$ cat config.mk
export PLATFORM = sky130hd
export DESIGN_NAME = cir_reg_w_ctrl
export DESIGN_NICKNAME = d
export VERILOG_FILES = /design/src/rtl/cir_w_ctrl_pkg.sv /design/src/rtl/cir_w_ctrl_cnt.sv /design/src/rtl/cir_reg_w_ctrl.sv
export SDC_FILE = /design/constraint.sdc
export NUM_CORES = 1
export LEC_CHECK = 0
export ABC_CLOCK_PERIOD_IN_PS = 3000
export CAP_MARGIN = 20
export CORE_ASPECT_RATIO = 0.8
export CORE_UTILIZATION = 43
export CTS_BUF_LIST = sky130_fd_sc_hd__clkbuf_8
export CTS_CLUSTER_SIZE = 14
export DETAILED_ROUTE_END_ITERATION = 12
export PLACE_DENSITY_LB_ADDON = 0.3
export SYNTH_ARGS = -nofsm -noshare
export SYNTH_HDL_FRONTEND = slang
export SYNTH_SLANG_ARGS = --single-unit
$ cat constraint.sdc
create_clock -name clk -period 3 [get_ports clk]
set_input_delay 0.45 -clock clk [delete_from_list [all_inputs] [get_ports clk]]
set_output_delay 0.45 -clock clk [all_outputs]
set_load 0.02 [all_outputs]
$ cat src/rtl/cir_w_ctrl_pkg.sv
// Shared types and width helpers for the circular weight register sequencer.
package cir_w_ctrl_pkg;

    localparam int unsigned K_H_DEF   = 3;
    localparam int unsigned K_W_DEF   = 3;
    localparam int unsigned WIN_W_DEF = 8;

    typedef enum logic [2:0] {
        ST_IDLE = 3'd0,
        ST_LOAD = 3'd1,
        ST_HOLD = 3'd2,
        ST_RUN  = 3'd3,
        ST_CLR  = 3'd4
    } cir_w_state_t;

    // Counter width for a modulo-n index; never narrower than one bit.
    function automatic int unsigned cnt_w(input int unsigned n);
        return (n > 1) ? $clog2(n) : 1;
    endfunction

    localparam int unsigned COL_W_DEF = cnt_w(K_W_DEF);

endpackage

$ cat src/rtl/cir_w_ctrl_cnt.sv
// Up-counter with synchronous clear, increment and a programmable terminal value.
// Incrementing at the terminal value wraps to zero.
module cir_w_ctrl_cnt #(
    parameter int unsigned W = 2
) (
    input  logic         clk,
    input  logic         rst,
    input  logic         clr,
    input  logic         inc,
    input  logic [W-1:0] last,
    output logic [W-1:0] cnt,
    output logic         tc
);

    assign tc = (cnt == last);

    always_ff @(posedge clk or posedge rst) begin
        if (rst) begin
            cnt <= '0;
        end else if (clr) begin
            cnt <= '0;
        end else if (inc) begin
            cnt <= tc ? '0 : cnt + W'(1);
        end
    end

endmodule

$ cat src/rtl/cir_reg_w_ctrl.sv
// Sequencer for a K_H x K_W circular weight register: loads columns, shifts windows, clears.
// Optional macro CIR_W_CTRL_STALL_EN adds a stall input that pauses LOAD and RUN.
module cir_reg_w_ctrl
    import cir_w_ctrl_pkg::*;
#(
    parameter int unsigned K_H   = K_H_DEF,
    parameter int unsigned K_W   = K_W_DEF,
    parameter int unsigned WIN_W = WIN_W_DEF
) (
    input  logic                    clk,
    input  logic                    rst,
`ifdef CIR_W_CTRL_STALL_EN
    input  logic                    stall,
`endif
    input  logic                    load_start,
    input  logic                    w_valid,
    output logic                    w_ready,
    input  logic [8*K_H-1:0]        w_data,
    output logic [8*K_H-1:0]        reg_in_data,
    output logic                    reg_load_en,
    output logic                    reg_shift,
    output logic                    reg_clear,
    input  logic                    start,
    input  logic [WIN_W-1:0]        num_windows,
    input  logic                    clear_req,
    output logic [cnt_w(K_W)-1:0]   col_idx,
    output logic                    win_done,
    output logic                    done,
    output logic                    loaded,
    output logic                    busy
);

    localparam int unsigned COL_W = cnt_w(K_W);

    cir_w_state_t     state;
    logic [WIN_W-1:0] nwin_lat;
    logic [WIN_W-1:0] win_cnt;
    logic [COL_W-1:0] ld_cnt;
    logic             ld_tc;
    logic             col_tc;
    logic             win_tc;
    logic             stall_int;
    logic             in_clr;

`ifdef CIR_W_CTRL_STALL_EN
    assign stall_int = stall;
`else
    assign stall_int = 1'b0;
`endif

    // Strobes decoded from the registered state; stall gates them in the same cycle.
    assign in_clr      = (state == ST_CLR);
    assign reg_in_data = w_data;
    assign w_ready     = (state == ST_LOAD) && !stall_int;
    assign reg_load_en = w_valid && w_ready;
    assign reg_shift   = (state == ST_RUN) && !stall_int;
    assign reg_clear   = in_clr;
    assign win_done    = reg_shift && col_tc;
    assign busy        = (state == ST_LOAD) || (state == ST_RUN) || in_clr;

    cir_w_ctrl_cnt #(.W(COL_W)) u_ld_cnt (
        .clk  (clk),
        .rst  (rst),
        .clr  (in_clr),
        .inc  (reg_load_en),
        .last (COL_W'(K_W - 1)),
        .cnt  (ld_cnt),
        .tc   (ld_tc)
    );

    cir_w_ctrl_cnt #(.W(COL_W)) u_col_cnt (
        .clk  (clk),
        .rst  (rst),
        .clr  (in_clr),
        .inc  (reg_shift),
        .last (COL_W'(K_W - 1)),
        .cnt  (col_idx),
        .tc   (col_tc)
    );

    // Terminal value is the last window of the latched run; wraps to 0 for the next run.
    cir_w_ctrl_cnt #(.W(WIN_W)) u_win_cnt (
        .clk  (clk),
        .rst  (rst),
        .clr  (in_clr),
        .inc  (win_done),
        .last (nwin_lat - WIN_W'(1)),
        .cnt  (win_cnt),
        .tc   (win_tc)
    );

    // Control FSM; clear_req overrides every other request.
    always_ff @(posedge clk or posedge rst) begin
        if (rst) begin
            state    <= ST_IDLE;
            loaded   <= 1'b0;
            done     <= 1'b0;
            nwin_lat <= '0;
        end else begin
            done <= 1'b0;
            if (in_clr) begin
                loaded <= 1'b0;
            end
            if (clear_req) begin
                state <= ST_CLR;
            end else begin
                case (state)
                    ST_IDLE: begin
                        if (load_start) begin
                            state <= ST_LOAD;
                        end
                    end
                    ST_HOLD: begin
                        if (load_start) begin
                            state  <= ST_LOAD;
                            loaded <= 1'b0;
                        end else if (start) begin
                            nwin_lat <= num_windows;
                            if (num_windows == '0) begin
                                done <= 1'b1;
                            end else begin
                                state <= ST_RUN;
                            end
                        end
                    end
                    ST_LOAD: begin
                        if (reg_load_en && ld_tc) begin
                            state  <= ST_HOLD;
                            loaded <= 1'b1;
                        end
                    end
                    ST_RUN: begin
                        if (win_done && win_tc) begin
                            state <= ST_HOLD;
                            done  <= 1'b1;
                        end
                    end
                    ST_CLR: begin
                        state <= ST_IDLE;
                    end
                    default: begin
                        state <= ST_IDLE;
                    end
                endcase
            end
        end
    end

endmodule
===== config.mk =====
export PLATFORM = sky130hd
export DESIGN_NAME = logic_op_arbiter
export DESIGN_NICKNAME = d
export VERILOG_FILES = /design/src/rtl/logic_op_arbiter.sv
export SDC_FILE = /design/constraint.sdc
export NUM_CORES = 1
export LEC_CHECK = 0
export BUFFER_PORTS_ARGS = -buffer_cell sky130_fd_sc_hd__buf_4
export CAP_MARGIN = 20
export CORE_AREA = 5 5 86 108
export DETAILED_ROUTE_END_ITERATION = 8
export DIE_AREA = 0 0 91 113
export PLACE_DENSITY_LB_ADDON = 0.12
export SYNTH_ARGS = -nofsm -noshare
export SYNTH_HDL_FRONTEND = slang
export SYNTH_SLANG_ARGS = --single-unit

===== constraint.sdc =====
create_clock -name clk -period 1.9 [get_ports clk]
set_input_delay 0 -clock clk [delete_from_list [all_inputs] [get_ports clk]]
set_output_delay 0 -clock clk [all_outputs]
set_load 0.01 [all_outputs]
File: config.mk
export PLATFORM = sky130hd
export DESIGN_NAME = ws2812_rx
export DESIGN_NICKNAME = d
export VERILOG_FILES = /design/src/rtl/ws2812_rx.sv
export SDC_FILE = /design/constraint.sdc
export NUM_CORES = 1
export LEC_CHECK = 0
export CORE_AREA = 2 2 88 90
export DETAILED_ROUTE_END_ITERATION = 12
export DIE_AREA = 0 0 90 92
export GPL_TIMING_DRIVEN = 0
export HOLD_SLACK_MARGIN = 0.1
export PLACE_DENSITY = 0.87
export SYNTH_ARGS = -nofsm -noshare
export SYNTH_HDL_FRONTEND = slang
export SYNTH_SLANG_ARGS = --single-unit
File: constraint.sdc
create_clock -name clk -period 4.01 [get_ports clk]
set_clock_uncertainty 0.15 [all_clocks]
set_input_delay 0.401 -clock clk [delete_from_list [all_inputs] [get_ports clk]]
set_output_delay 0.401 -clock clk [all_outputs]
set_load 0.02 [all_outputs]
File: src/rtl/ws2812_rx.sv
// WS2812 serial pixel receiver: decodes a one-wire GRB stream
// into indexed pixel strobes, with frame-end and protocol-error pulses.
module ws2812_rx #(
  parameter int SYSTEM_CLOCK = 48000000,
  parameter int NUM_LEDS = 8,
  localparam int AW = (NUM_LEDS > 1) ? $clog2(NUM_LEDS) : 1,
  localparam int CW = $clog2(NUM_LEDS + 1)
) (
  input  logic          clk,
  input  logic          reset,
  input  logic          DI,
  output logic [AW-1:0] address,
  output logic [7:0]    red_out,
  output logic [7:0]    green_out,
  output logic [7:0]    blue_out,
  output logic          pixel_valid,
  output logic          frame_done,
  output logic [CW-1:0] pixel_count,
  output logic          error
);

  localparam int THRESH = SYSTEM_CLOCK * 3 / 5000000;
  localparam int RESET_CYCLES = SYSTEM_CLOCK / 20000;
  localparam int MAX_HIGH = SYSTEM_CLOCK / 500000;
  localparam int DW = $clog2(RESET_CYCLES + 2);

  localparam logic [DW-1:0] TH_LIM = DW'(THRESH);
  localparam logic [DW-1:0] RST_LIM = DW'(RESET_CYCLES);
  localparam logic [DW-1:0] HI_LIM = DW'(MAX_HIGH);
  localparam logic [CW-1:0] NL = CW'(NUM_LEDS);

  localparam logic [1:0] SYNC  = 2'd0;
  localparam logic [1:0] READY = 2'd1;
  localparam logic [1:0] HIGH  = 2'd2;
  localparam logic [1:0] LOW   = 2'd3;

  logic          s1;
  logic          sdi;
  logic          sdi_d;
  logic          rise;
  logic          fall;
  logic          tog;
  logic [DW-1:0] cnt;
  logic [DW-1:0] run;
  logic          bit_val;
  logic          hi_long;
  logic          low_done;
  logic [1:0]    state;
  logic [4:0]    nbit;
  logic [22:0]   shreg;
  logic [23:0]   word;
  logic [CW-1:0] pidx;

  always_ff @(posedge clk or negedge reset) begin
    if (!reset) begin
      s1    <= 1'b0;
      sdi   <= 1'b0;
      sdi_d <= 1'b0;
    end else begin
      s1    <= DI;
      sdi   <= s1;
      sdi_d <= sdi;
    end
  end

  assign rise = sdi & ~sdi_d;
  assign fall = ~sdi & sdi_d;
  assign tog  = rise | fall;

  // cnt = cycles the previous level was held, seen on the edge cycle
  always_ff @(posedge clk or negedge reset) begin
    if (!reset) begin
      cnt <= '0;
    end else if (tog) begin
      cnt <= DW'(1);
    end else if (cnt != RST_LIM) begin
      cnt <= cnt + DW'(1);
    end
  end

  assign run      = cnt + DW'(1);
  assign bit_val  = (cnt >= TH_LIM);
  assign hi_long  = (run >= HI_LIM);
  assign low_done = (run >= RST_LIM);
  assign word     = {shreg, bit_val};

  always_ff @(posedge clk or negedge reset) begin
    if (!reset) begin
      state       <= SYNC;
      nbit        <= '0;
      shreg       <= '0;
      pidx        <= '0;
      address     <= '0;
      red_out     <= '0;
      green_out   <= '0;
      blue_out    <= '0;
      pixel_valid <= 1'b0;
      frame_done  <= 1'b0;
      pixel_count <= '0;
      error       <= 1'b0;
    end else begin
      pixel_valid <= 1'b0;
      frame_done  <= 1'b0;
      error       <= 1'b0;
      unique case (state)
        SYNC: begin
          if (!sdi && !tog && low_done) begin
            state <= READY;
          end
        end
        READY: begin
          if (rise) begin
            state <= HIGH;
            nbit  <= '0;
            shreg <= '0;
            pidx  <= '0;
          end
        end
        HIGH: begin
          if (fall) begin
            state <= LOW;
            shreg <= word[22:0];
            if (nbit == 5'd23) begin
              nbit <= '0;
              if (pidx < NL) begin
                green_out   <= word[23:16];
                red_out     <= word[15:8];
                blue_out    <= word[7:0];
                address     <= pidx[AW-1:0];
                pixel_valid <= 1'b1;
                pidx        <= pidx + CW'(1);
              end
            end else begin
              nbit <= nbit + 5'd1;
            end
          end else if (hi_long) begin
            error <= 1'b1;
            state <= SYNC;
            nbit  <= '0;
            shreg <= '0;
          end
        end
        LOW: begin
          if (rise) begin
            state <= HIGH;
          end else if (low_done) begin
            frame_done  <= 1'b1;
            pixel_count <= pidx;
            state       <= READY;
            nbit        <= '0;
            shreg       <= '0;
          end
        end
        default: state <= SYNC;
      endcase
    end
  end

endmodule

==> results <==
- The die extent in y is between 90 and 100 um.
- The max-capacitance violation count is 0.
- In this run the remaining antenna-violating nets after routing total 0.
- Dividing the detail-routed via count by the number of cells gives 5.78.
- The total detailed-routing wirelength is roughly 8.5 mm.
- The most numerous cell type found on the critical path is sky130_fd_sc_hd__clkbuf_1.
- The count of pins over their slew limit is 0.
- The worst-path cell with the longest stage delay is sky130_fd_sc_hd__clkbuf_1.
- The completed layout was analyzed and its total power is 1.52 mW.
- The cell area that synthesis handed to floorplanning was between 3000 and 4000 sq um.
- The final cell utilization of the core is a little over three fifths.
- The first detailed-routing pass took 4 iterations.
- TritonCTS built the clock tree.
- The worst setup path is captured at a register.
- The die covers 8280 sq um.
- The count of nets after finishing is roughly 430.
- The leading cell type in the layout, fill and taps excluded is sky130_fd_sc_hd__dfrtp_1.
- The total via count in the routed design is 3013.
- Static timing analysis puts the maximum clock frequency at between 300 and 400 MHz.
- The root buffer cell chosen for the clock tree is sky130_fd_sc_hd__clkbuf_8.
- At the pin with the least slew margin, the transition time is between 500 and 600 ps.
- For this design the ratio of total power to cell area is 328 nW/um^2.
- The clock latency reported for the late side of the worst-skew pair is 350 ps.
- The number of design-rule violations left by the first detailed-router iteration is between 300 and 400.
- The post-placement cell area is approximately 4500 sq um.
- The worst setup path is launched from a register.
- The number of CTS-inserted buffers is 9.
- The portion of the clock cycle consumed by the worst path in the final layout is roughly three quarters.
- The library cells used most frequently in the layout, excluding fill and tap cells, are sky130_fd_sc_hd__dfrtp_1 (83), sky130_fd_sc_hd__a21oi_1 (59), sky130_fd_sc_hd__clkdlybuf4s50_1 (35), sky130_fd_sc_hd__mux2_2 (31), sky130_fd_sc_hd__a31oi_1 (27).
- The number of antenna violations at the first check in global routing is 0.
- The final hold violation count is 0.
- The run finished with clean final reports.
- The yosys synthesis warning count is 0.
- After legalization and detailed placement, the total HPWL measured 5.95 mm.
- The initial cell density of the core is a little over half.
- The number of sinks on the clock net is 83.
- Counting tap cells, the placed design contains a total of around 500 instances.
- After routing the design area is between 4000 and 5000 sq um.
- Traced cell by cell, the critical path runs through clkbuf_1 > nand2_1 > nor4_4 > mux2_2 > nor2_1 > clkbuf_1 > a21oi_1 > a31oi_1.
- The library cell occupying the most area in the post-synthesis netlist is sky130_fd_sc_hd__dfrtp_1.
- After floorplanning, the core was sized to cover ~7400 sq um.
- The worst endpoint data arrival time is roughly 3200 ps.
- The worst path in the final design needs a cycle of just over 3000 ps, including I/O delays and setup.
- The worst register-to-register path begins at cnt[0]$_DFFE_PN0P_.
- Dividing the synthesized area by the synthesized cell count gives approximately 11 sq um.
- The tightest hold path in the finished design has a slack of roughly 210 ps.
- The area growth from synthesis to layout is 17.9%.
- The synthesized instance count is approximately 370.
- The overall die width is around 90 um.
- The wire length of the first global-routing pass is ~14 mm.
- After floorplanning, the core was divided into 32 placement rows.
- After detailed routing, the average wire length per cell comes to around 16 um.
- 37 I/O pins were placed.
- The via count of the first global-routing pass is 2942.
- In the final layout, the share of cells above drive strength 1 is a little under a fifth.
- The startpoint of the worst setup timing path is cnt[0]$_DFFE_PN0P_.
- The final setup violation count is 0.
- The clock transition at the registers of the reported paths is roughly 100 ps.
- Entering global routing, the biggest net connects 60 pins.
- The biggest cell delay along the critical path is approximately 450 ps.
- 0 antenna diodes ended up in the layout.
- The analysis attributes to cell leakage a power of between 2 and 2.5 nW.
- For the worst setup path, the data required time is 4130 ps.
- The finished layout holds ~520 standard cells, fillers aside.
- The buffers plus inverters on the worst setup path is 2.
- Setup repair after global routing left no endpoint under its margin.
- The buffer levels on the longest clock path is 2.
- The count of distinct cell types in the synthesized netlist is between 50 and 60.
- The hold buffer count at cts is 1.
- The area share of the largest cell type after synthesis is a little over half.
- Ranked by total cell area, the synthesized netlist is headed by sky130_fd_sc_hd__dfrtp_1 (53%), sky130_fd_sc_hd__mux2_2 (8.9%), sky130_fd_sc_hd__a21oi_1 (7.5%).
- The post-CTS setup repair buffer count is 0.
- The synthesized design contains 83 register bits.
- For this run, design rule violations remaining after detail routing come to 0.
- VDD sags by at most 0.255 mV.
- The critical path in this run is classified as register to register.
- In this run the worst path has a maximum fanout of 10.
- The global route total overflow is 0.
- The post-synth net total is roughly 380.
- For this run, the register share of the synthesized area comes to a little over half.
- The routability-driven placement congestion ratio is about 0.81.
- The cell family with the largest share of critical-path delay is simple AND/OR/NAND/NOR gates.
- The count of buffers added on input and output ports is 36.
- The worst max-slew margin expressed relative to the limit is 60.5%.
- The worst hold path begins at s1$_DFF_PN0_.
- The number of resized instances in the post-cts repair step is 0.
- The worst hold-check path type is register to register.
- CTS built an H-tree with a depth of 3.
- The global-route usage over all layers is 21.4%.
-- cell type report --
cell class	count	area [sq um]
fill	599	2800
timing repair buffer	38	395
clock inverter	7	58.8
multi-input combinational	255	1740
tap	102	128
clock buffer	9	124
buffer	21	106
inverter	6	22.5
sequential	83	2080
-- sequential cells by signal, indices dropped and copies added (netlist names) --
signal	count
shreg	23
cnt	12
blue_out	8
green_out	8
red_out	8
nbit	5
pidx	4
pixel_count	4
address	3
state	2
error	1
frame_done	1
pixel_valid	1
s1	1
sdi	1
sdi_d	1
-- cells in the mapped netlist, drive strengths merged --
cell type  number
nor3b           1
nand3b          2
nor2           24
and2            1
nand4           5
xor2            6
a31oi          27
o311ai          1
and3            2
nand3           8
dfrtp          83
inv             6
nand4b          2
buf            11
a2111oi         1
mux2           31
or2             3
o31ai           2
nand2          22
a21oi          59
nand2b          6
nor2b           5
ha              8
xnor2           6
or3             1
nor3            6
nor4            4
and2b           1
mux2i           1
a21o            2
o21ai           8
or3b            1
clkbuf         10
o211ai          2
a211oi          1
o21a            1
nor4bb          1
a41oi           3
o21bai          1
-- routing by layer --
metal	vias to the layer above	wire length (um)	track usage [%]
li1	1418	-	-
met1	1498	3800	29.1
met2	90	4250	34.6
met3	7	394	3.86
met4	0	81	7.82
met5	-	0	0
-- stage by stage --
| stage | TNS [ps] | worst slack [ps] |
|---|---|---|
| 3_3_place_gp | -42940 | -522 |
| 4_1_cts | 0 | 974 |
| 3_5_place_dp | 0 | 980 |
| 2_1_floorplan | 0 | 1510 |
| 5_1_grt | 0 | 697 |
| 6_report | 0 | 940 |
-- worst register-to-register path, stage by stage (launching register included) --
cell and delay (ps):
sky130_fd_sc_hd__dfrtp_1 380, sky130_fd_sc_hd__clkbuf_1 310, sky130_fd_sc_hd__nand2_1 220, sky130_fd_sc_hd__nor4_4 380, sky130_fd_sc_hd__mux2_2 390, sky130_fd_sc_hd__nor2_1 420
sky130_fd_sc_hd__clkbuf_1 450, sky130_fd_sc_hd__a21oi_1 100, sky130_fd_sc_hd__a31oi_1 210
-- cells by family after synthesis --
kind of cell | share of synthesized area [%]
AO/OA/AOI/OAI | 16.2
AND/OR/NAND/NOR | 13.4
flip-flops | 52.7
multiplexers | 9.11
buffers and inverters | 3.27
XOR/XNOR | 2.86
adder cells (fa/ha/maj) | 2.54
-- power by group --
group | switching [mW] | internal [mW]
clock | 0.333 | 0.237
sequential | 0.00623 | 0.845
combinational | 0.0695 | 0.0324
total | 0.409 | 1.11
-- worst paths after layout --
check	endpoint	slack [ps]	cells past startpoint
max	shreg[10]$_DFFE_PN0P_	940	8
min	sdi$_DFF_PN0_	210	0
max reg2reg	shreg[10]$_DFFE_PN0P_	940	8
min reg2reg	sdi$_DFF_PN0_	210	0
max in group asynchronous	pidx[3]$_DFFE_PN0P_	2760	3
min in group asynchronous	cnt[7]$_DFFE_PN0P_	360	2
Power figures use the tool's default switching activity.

▶ _Problem to solve_: Look for the word "critical" throughout the material above and copy every line that has it.

▶ _Exercise response_:
- The most numerous cell type found on the critical path is sky130_fd_sc_hd__clkbuf_1.
- Traced cell by cell, the critical path runs through clkbuf_1 > nand2_1 > nor4_4 > mux2_2 > nor2_1 > clkbuf_1 > a21oi_1 > a31oi_1.
- The biggest cell delay along the critical path is approximately 450 ps.
- The critical path in this run is classified as register to register.
- The cell family with the largest share of critical-path delay is simple AND/OR/NAND/NOR gates.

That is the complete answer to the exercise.